On another note, I probably will be able to bow hunt, which opens up in a few weekends.  My husband bought me my bow for my birthday in April, and I've been practicing off and on every since. But in a little over two weeks, there's a tournament at a local church. I hope I shoot well. (I stopped writing with intentions to come back and finish, but unfortunately I never did. So I'll fill y'all in on my hunting season)

Added about 7 weeks after delivery:
  I did do really well in the bow tournament. I actually placed 2nd and ended up shooting with my husband, which must to have made him nervous because he only shot 3 points higher than me. He would have been devastated to have his pregnant wife whoop his tail, so I took it easy on him---or so I say anyways.

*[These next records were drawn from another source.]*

From an optimization exercise on the open Yosys and OpenROAD flow, aimed at small area and a short achievable clock period; shortcuts taken in it are not production practice.
Power is estimated from default activity; no workload was simulated.

==> job 7624 <==
==> flow/design.v <==
module gems_quantizer (
    input  wire        clk,
    input  wire        rst,
    input  wire        in_valid,
    input  wire [13:0] fm_raw,
    input  wire [9:0]  psg_div,
    input  wire [6:0]  note_in,
    output reg         out_valid,
    output reg  [6:0]  fm_note,
    output reg  [6:0]  psg_note,
    output reg  [13:0] fm_freq
);
    reg        s1_valid;
    reg [13:0] s1_raw;
    reg [9:0]  s1_div;
    reg [6:0]  s1_note;
    always @(posedge clk) begin
        if (rst)
            s1_valid <= 1'b0;
        else
            s1_valid <= in_valid;
        s1_raw  <= fm_raw;
        s1_div  <= psg_div;
        s1_note <= note_in;
    end
    reg [3:0]  fm_z;
    reg [10:0] fm_h;
    reg        fm_zero;
    reg        fm_up;
    reg [3:0]  fm_semi;
    reg signed [5:0] fm_oct;
    reg [6:0]  fm_note_c;
    always @* begin
        fm_zero = (s1_raw[10:0] == 11'd0);
        casez (s1_raw[10:0])
            11'b1??????????: fm_z = 4'd0;
            11'b01?????????: fm_z = 4'd1;
            11'b001????????: fm_z = 4'd2;
            11'b0001???????: fm_z = 4'd3;
            11'b00001??????: fm_z = 4'd4;
            11'b000001?????: fm_z = 4'd5;
            11'b0000001????: fm_z = 4'd6;
            11'b00000001???: fm_z = 4'd7;
            11'b000000001??: fm_z = 4'd8;
            11'b0000000001?: fm_z = 4'd9;
            default:         fm_z = 4'd10;
        endcase
        fm_h  = s1_raw[10:0] << fm_z;
        fm_up = (fm_h >= 11'd1251);
        if      (fm_h < 11'd1053) fm_semi = 4'd8;
        else if (fm_h < 11'd1115) fm_semi = 4'd9;
        else if (fm_h < 11'd1181) fm_semi = 4'd10;
        else if (fm_h < 11'd1251) fm_semi = 4'd11;
        else if (fm_h < 11'd1326) fm_semi = 4'd0;
        else if (fm_h < 11'd1405) fm_semi = 4'd1;
        else if (fm_h < 11'd1489) fm_semi = 4'd2;
        else if (fm_h < 11'd1577) fm_semi = 4'd3;
        else if (fm_h < 11'd1670) fm_semi = 4'd4;
        else if (fm_h < 11'd1769) fm_semi = 4'd5;
        else if (fm_h < 11'd1875) fm_semi = 4'd6;
        else if (fm_h < 11'd1987) fm_semi = 4'd7;
        else                      fm_semi = 4'd8;
        fm_oct = $signed({3'd0, s1_raw[13:11]}) - $signed({2'd0, fm_z})
                 + $signed({5'd0, fm_up});
        if (fm_zero || fm_oct < 0)
            fm_note_c = 7'd0;
        else if (fm_oct > 7)
            fm_note_c = 7'd95;
        else
            fm_note_c = {fm_oct[2:0], 2'b00} + {1'b0, fm_oct[2:0], 3'b000}
                        + {3'd0, fm_semi};
    end
    reg [3:0]  ff_semi;
    reg [2:0]  ff_oct;
    reg [10:0] ff_fnum;
    always @* begin
        ff_oct  = s1_note / 7'd12;
        ff_semi = s1_note % 7'd12;
        case (ff_semi)
            4'd0:  ff_fnum = 11'd644;
            4'd1:  ff_fnum = 11'd682;
            4'd2:  ff_fnum = 11'd723;
            4'd3:  ff_fnum = 11'd766;
            4'd4:  ff_fnum = 11'd811;
            4'd5:  ff_fnum = 11'd859;
            4'd6:  ff_fnum = 11'd910;
            4'd7:  ff_fnum = 11'd965;
            4'd8:  ff_fnum = 11'd1022;
            4'd9:  ff_fnum = 11'd1083;
            4'd10: ff_fnum = 11'd1147;
            default: ff_fnum = 11'd1215;
        endcase
    end
    function [5:0] psg_k;
        input [9:0] d;
        begin
            if      (d >= 10'd989)  psg_k = 6'd1;
            else if (d >= 10'd933)  psg_k = 6'd2;
            else if (d >= 10'd881)  psg_k = 6'd3;
            else if (d >= 10'd831)  psg_k = 6'd4;
            else if (d >= 10'd785)  psg_k = 6'd5;
            else if (d >= 10'd741)  psg_k = 6'd6;
            else if (d >= 10'd699)  psg_k = 6'd7;
            else if (d >= 10'd660)  psg_k = 6'd8;
            else if (d >= 10'd623)  psg_k = 6'd9;
            else if (d >= 10'd588)  psg_k = 6'd10;
            else if (d >= 10'd555)  psg_k = 6'd11;
            else if (d >= 10'd524)  psg_k = 6'd12;
            else if (d >= 10'd494)  psg_k = 6'd13;
            else if (d >= 10'd467)  psg_k = 6'd14;
            else if (d >= 10'd441)  psg_k = 6'd15;
            else if (d >= 10'd416)  psg_k = 6'd16;
            else if (d >= 10'd393)  psg_k = 6'd17;
            else if (d >= 10'd371)  psg_k = 6'd18;
            else if (d >= 10'd350)  psg_k = 6'd19;
            else if (d >= 10'd330)  psg_k = 6'd20;
            else if (d >= 10'd311)  psg_k = 6'd21;
            else if (d >= 10'd294)  psg_k = 6'd22;
            else if (d >= 10'd277)  psg_k = 6'd23;
            else if (d >= 10'd262)  psg_k = 6'd24;
            else if (d >= 10'd247)  psg_k = 6'd25;
            else if (d >= 10'd233)  psg_k = 6'd26;
            else if (d >= 10'd220)  psg_k = 6'd27;
            else if (d >= 10'd208)  psg_k = 6'd28;
            else if (d >= 10'd196)  psg_k = 6'd29;
            else if (d >= 10'd185)  psg_k = 6'd30;
            else if (d >= 10'd175)  psg_k = 6'd31;
            else if (d >= 10'd165)  psg_k = 6'd32;
            else if (d >= 10'd156)  psg_k = 6'd33;
            else if (d >= 10'd147)  psg_k = 6'd34;
            else if (d >= 10'd139)  psg_k = 6'd35;
            else if (d >= 10'd131)  psg_k = 6'd36;
            else if (d >= 10'd124)  psg_k = 6'd37;
            else if (d >= 10'd117)  psg_k = 6'd38;
            else if (d >= 10'd110)  psg_k = 6'd39;
            else if (d >= 10'd104)  psg_k = 6'd40;
            else if (d >= 10'd98)   psg_k = 6'd41;
            else if (d >= 10'd93)   psg_k = 6'd42;
            else if (d >= 10'd88)   psg_k = 6'd43;
            else if (d >= 10'd83)   psg_k = 6'd44;
            else if (d >= 10'd78)   psg_k = 6'd45;
            else if (d >= 10'd74)   psg_k = 6'd46;
            else if (d >= 10'd69)   psg_k = 6'd47;
            else if (d >= 10'd66)   psg_k = 6'd48;
            else if (d >= 10'd62)   psg_k = 6'd49;
            else if (d >= 10'd59)   psg_k = 6'd50;
            else if (d >= 10'd55)   psg_k = 6'd51;
            else if (d >= 10'd52)   psg_k = 6'd52;
            else if (d >= 10'd49)   psg_k = 6'd53;
            else if (d >= 10'd47)   psg_k = 6'd54;
            else if (d >= 10'd44)   psg_k = 6'd55;
            else if (d >= 10'd41)   psg_k = 6'd56;
            else if (d >= 10'd39)   psg_k = 6'd57;
            else if (d >= 10'd37)   psg_k = 6'd58;
            else if (d >= 10'd35)   psg_k = 6'd59;
            else if (d >= 10'd33)   psg_k = 6'd60;
            else if (d >= 10'd31)   psg_k = 6'd61;
            else if (d >= 10'd29)   psg_k = 6'd62;
            else                    psg_k = 6'd63;
        end
    endfunction
    wire [5:0] ps_k = psg_k(s1_div);
    always @(posedge clk) begin
        if (rst)
            out_valid <= 1'b0;
        else
            out_valid <= s1_valid;
        fm_note  <= fm_note_c;
        psg_note <= {ps_k[5], ~ps_k[5], ps_k[4:0]};
        fm_freq  <= {ff_oct, ff_fnum};
    end
endmodule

  Being pregnant never hindered my hunting season. I ran up and down dirt roads with my 12-gauge in hand, and hunted blood trails for endless hours. The spike I killed took about 8 hours to find (even with the help of the beagle babies--I shot his leg off, which I completely blame on the scope being off). I walked across bedded clearcuts and through knee-deep Cypress ponds. Everyone told me to take it easy because I was pregnant, but I decided against it. I knew I'd never be the type to pile up on the couch and eat an entire bucket of icecream. Instead I decided to be proactive and keep going, which is what I think made it easier during labor.

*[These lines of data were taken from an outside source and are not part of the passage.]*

This is an optimization exercise on Yosys and OpenROAD, whose aim is small area, not a production implementation. The RTL was checked by simulation tests, not by an equivalence proof against the original design. The clock port is modelled as an ideal driver; clocking choices that lean on that would not hold on a real chip. Power and IR drop assume default switching activity.

## design/flow/design.v

```verilog
module jd_beacon #(
    parameter integer F_CLK         = 4000000,
    parameter integer TICK_PRESCALE = 26,
    parameter integer FAST_COUNTS   = 20,
    parameter integer SLOW_DIV      = 40,
    parameter integer BIT_CYCLES    = 200
) (
    input  wire        clk,
    input  wire        rst,
    input  wire        cmd_valid,
    input  wire [15:0] cmd,
    input  wire        rx_line,
    input  wire [7:0]  prov_byte,
    output wire        carrier,
    output wire        tx_line,
    output wire [2:0]  led,
    output wire        fast_tick,
    output wire        slow_tick,
    output wire        irq_fast,
    output wire        irq_slow,
    output wire        irq_rx,
    output wire [7:0]  rx_byte,
    output wire        prov_take,
    output wire        tx_done,
    output wire        tx_ready,
    output wire [$clog2(FAST_COUNTS)-1:0] tick_count,
    output wire        cmd_fault
);
    localparam [4:0] PRE_START  = 5'd26;    
    localparam [4:0] PRE_LAST   = 5'd13;    
    localparam [5:0] CAR_START  = 6'd18;    
    localparam [5:0] CAR_LAST   = 6'd41;    
    localparam [5:0] SLOW_START = 6'd38;    
    localparam [5:0] SLOW_LAST  = 6'd51;    
    localparam [7:0] BIT_START  = 8'd153;   
    localparam [7:0] BIT_MID    = 8'd39;    
    localparam [7:0] BIT_LAST   = 8'd76;    
    reg        tick_en;
    reg [4:0]  pre_cnt;
    reg [4:0]  base_cnt;
    reg [5:0]  slow_cnt;
    reg [1:0]  fast_slot, slow_slot;
    reg        light_en;
    reg [2:0]  mask;
    reg [6:0]  brightness;    
    reg [6:0]  pwm_cnt;       
    reg        gate;
    reg        ir_en;
    reg [5:0]  car_cnt;
    reg        carrier_q;
    reg [9:0]  tx_sr;         
    reg [7:0]  tx_cnt;        
    reg        rx_intent, rx_hw_en, rx_prev, rx_busy;
    reg [9:0]  rx_sr;         
    reg [7:0]  rx_cnt;        
    reg [7:0]  rx_data;
    reg        rxh_reg, txp_reg;
    reg        ev_fast, irq_fast_q, irq_slow_q, irq_rx_q;
    reg        prov_take_q, tx_done_q, cmd_fault_q;
    wire [7:0] op = cmd[15:8];
    wire [7:0] k  = cmd[7:0];
    wire       v  = cmd_valid;
    wire       nr = ~rst;
    wire       tx_wrap  = (tx_cnt == BIT_LAST);
    wire       tx_nz    = |tx_sr[9:1];
    wire       tx_busy  = tx_nz | tx_sr[0];
    wire       tx_fin   = tx_wrap & ~tx_nz & tx_sr[0];
    wire       tx_busy1 = tx_nz | (tx_sr[0] & ~tx_wrap);     
    wire pre_term  = tick_en & (pre_cnt == PRE_LAST);
    wire base_term = (base_cnt == FAST_COUNTS - 1);
    wire fast_ev   = pre_term & base_term;
    wire slow_ev   = fast_ev & (slow_cnt == SLOW_LAST);
    wire f_pwm = fast_ev & (fast_slot == 2'd1);
    wire s_pwm = slow_ev & (slow_slot == 2'd1);
    wire irtx  = ir_en & txp_reg & ((fast_ev & (fast_slot == 2'd2)) |
                                    (slow_ev & (slow_slot == 2'd2)));
    wire kz_hi    = (k[7:2] == 6'd0);
    wire k0       = kz_hi & (k[1:0] == 2'd0);
    wire c_nop    = (op == 8'h00) & k0;
    wire c_tinit  = (op == 8'h10) & k0;
    wire c_rfast  = (op == 8'h11) & kz_hi;
    wire c_rslow  = (op == 8'h12) & kz_hi;
    wire c_linit  = (op == 8'h20) & k0;
    wire c_chan   = (op == 8'h21) & (k[6:2] == 5'd0) & ~(k[1] & k[0]);
    wire c_alloff = (op == 8'h22) & k0;
    wire c_bright = (op == 8'h23);
    wire c_irinit = (op == 8'h30) & k0;
    wire c_rxen   = (op == 8'h31) & k0;
    wire c_rxdis  = (op == 8'h32) & k0;
    wire c_rxsus  = (op == 8'h33) & k0;
    wire c_rxh    = (op == 8'h34) & kz_hi & ~k[1];
    wire c_txp    = (op == 8'h35) & kz_hi & ~k[1];
    wire c_txst   = (op == 8'h36) & k0;
    wire c_txsp   = (op == 8'h37) & k0;
    wire c_xmit   = (op == 8'h38);
    wire legal = c_nop | c_tinit | c_rfast | c_rslow | c_linit | c_chan | c_alloff |
                 c_bright | c_irinit | c_rxen | c_rxdis | c_rxsus | c_rxh | c_txp |
                 c_txst | c_txsp | c_xmit;
    wire push_p = irtx & ~tx_busy1;
    wire push_c = v & c_xmit & ir_en & ~tx_busy1 & ~irtx;
    wire push   = push_p | push_c;
    wire hw1      = rx_hw_en | (tx_fin & rx_intent);       
    wire rx_start = ~rx_busy & ir_en & hw1 & rx_prev & ~rx_line;
    wire rx_ev    = rx_busy & (rx_cnt == BIT_MID);         
    wire rx_fin   = rx_ev & rx_sr[0];
    wire rx_kill  = irtx | (v & (c_rxdis | c_rxsus));
    genvar     gi;
    wire       pstep = f_pwm | s_pwm;
    wire       dbl   = f_pwm & s_pwm;
    wire       q0    = (pwm_cnt == 7'd0);
    wire       q99   = (pwm_cnt == 7'd99);
    wire [6:0] qs;
    wire [6:0] qk;                                        
    assign qk[0] = pstep & ~dbl;
    assign qk[1] = dbl | (pwm_cnt[0] & qk[0]);
    generate for (gi = 2; gi < 7; gi = gi + 1) begin : g_qk
        assign qk[gi] = qk[gi-1] & pwm_cnt[gi-1];
    end endgenerate
    assign qs = pwm_cnt ^ qk;
    wire       qwrap = (qs[6:2] == 5'b11001);             
    wire [6:0] qn    = qwrap ? {6'd0, qs[0]} : qs;
    wire [6:0] qd    = pwm_cnt ^ brightness;
    wire [6:0] qc;                                        
    assign qc[0] = 1'b1;
    generate for (gi = 1; gi < 7; gi = gi + 1) begin : g_qc
        assign qc[gi] = qc[gi-1] & pwm_cnt[gi-1];
    end endgenerate
    wire       eqA   = (qd == 7'd0);
    wire       eqB   = q99 ? (brightness == 7'd0) : (qd == qc);
    wire       gA    = ~eqA & (q0 | gate);
    wire       g2    = ~pstep ? gate : ~dbl ? gA : (~eqB & (q99 | gA));
    wire       t_keep  = nr & ~push;
    wire       t_hold  = t_keep & ~tx_wrap;
    wire       t_shift = t_keep & tx_wrap;
    wire       t_prov  = nr & push_p;
    wire       t_k     = nr & push_c;
    wire       r_hold  = ~rx_start & ~rx_ev;
    wire       r_shift = ~rx_start & rx_ev;
    wire       d_load  = nr & rx_fin;
    wire       d_keep  = nr & ~rx_fin;
    wire [2:0] m_set   = {3{nr & v & c_chan}} &
                         {k[1:0] == 2'd2, k[1:0] == 2'd1, k[1:0] == 2'd0};
    wire [2:0] m_keep  = ~({3{rst | (v & c_alloff)}} | m_set);
    wire       b_load  = nr & v & c_bright;
    wire       b_keep  = nr & ~(v & c_bright);
    wire       be_keep = nr & ~pre_term;
    wire       be_inc  = nr & pre_term & ~base_term;
    wire       sl_keep = nr & ~fast_ev;
    wire       sl_step = nr & fast_ev;
    wire       fs_load = nr & v & (c_rfast | c_linit);
    wire       fs_keep = nr & ~(v & (c_rfast | c_linit));
    wire       ss_load = nr & v & (c_rslow | c_txst | c_txsp);
    wire       ss_keep = nr & ~(v & (c_rslow | c_txst | c_txsp));
    wire       h_load  = nr & v & c_rxh;
    wire       h_keep  = nr & ~(v & c_rxh);
    wire       p_load  = nr & v & c_txp;
    wire       p_keep  = nr & ~(v & c_txp);
    always @(posedge clk) begin
        pre_cnt <= tick_en ? {pre_cnt[3:0], ~(pre_cnt[4] ^ pre_cnt[1]) ^ pre_term} : PRE_START;
        car_cnt <= ir_en ? {car_cnt[4:0], ~(car_cnt[5] ^ car_cnt[0]) ^ (car_cnt == CAR_LAST)}
                         : CAR_START;
        tx_cnt  <= push ? BIT_START : {tx_cnt[6:0], ~(tx_cnt[7] ^ tx_cnt[2]) ^ tx_wrap};
        rx_cnt  <= rx_start ? BIT_START
                            : {rx_cnt[6:0], ~(rx_cnt[7] ^ rx_cnt[2]) ^ (rx_cnt == BIT_LAST)};
        rx_prev <= rx_line;
        rx_sr   <= ({10{r_hold}} & rx_sr) | ({10{r_shift}} & {rx_line, rx_sr[9:1]}) |
                   {rx_start, 9'd0};
        tick_en    <= nr & (tick_en | (v & (c_tinit | c_linit | c_irinit)));
        base_cnt   <= ({5{be_keep}} & base_cnt) | ({5{be_inc}} & (base_cnt + 5'd1));
        slow_cnt   <= ({6{sl_keep}} & slow_cnt) |
                      ({6{sl_step}} & {slow_cnt[4:0],
                                       ~(slow_cnt[5] ^ slow_cnt[0]) ^ (slow_cnt == SLOW_LAST)}) |
                      ({6{rst}} & SLOW_START);
        fast_slot  <= ({2{fs_keep}} & fast_slot) | ({2{fs_load}} & {k[1], k[0] | c_linit});
        slow_slot  <= ({2{ss_keep}} & slow_slot) | ({2{ss_load}} & {k[1] | c_txst, k[0]});
        light_en   <= nr & (light_en | (v & c_linit));
        mask       <= (m_keep & mask) | ({3{k[7]}} & m_set);
        brightness <= ({7{b_keep}} & brightness) | ({7{b_load}} & (k[6:0] | {7{k[7]}}));
        pwm_cnt    <= ({7{nr}} & qn) | {6'd0, rst};
        gate       <= nr & g2;
        ir_en      <= nr & (ir_en | (v & c_irinit));
        carrier_q  <= nr & ir_en & (carrier_q ^ (car_cnt == CAR_LAST));
        tx_sr      <= ({10{t_hold}}  & tx_sr) |
                      ({10{t_shift}} & {1'b0, tx_sr[9:1]}) |
                      {t_prov | t_k, {8{t_prov}} & prov_byte, 1'b0} |
                      {1'b0, {8{t_k}} & k, 1'b0};
        rx_intent  <= nr & (rx_intent | (v & c_rxen)) & ~(v & c_rxdis);
        rx_hw_en   <= nr & ((hw1 & ~rx_kill) | (v & c_rxen));
        rx_busy    <= nr & (rx_start | (rx_busy & ~rx_fin)) & ~rx_kill;
        rx_data    <= ({8{d_keep}} & rx_data) | ({8{d_load}} & rx_sr[9:2]);
        rxh_reg    <= (h_keep & rxh_reg) | (h_load & k[0]);
        txp_reg    <= (p_keep & txp_reg) | (p_load & k[0]);
        ev_fast     <= nr & fast_ev;
        irq_fast_q  <= nr & fast_ev & (fast_slot == 2'd3);
        irq_slow_q  <= nr & slow_ev & (slow_slot == 2'd3);
        irq_rx_q    <= nr & rx_fin & rxh_reg;
        prov_take_q <= nr & irtx;
        tx_done_q   <= nr & tx_fin;
        cmd_fault_q <= nr & (cmd_fault_q | (v & ~legal));
    end
    assign carrier    = carrier_q;
    assign tx_line    = tx_sr[0] | ~tx_nz;
    assign led        = (light_en & gate) ? mask : 3'b000;
    assign fast_tick  = ev_fast;
    assign slow_tick  = ev_fast & (slow_cnt == SLOW_START);    
    assign irq_fast   = irq_fast_q;
    assign irq_slow   = irq_slow_q;
    assign irq_rx     = irq_rx_q;
    assign rx_byte    = rx_data;
    assign prov_take  = prov_take_q;
    assign tx_done    = tx_done_q;
    assign tx_ready   = ir_en & ~tx_busy;
    assign tick_count = base_cnt;
    assign cmd_fault  = cmd_fault_q;
endmodule
```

  Hunting season hasn't actually been so bad. I was able to kill another spike this year with my bow (at about 36 weeks) and a spike with my trusty .243 (At nearly 40 weeks). Even though my belly poked out about 12 inches, I was still able to climb in my two seater ladder stand all the way up to delivery. I had Gracee on Thursday and was climbing that Tuesday-not that I saw anything.
  Never ever listen to anyone say a woman can't do what a man can, because I'm here to say that a man can't do what a woman does! Also, never listen to anyone who tells you that being pregnant causes your life to change. It does when the baby comes, but being pregnant doesn't. Pregnant women can do all that a non-pregnant woman can. All I had to be careful with was falling. For some reason my equilibrium was off-balanced and caused me to fall often. I fell out the door of my house a couple of times and off the steps quite a few times. Mostly I just stumbled, but a couple of times I fell all the way down. I never hurt myself though.

Since the baby has been born, I've went and ran dogs a couple of times for a short while. Punkin hasn't had much time to hunt either. And since the season is nearly over, we're pretty much done with hunting for this year. Not that we don't miss it, because we both do; it's just that we have more important things to worry about--Gracee! I'll give all the details of the birthing process and all that's went on since then in a different blog. I'll get that to work on that soon!